* [ACTION ITEM]:
Print the lines in the listing below that fall between the line with "clkbuf_1: 89 / 1.5" and the line with "logic: 5.58 / 4.65 / 10.2 / 9.79", those two lines included, exactly as they stand and with nothing else.

* [GIVEN RECORDS]:
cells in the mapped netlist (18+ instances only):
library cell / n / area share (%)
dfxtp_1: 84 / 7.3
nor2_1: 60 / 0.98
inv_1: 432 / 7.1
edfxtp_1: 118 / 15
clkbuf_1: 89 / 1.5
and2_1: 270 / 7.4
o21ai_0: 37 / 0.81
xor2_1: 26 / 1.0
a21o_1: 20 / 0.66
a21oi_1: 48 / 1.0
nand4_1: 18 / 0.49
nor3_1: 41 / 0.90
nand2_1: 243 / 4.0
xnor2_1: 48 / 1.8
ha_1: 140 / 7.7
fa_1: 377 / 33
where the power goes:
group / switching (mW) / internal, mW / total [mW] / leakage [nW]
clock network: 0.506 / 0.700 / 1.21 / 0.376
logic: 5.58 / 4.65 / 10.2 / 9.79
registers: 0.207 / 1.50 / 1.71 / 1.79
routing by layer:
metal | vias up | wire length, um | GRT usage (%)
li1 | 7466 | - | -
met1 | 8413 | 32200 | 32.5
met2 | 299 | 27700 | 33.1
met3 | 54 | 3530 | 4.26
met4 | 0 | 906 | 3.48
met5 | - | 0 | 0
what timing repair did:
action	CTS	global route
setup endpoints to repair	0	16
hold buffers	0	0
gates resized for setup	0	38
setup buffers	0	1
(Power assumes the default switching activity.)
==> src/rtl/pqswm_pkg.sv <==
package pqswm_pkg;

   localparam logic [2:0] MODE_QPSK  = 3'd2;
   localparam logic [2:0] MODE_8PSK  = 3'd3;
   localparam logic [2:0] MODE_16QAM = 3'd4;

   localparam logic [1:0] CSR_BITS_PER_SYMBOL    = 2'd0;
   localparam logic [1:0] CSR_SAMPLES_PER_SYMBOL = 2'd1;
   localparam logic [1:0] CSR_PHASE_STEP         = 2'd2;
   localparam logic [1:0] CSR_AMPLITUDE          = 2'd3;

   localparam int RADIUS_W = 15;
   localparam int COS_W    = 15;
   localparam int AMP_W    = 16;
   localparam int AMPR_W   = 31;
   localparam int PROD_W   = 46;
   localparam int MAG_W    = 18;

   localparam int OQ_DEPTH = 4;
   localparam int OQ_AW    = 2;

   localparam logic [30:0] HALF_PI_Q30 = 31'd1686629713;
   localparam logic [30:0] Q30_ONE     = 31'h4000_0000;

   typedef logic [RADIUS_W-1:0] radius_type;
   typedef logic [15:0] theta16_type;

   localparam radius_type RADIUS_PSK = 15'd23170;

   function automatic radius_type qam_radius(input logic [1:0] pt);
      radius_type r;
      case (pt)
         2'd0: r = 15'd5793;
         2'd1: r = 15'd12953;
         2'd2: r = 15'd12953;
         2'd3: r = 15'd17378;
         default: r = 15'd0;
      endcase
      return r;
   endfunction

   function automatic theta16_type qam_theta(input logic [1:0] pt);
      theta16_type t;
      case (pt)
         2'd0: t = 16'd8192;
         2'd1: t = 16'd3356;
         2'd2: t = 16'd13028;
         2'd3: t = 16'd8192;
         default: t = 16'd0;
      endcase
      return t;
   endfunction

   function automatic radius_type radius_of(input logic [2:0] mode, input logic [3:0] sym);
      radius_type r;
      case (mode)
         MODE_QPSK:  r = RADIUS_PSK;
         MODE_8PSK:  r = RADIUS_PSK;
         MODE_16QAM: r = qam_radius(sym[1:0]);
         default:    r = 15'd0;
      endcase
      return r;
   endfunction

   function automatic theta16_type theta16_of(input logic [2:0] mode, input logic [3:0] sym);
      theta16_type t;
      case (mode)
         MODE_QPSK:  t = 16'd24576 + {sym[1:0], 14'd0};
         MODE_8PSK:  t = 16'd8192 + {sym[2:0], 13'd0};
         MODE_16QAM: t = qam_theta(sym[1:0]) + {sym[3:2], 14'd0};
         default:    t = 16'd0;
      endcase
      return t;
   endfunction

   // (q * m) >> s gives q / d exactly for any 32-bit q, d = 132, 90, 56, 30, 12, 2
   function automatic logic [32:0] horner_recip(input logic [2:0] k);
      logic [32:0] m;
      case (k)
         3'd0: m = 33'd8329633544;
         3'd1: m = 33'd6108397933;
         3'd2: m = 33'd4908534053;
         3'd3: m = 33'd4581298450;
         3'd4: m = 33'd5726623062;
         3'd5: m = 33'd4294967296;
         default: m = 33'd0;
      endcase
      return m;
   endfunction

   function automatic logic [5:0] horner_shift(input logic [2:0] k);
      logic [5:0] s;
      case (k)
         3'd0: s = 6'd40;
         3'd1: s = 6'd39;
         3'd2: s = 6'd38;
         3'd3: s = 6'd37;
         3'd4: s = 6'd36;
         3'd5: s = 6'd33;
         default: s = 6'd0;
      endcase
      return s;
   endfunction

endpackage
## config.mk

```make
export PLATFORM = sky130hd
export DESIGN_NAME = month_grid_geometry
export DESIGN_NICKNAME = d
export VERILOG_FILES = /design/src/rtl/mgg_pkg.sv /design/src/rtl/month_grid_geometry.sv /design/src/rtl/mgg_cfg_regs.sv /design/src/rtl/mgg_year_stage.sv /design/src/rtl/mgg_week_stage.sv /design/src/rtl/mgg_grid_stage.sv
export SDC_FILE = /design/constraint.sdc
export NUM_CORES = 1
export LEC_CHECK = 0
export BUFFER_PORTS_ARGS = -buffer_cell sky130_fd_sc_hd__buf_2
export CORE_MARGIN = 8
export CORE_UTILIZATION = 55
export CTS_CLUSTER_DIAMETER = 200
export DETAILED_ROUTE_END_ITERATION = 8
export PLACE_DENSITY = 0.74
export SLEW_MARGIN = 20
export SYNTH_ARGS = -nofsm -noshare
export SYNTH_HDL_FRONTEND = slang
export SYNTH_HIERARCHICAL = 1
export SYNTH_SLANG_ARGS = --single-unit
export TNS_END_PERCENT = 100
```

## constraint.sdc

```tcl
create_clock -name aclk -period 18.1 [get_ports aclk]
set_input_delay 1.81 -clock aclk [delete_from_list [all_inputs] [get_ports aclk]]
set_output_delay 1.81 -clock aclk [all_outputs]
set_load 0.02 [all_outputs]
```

* [EXERCISE ANSWER]:
clkbuf_1: 89 / 1.5
and2_1: 270 / 7.4
o21ai_0: 37 / 0.81
xor2_1: 26 / 1.0
a21o_1: 20 / 0.66
a21oi_1: 48 / 1.0
nand4_1: 18 / 0.49
nor3_1: 41 / 0.90
nand2_1: 243 / 4.0
xnor2_1: 48 / 1.8
ha_1: 140 / 7.7
fa_1: 377 / 33
where the power goes:
group / switching (mW) / internal, mW / total [mW] / leakage [nW]
clock network: 0.506 / 0.700 / 1.21 / 0.376
logic: 5.58 / 4.65 / 10.2 / 9.79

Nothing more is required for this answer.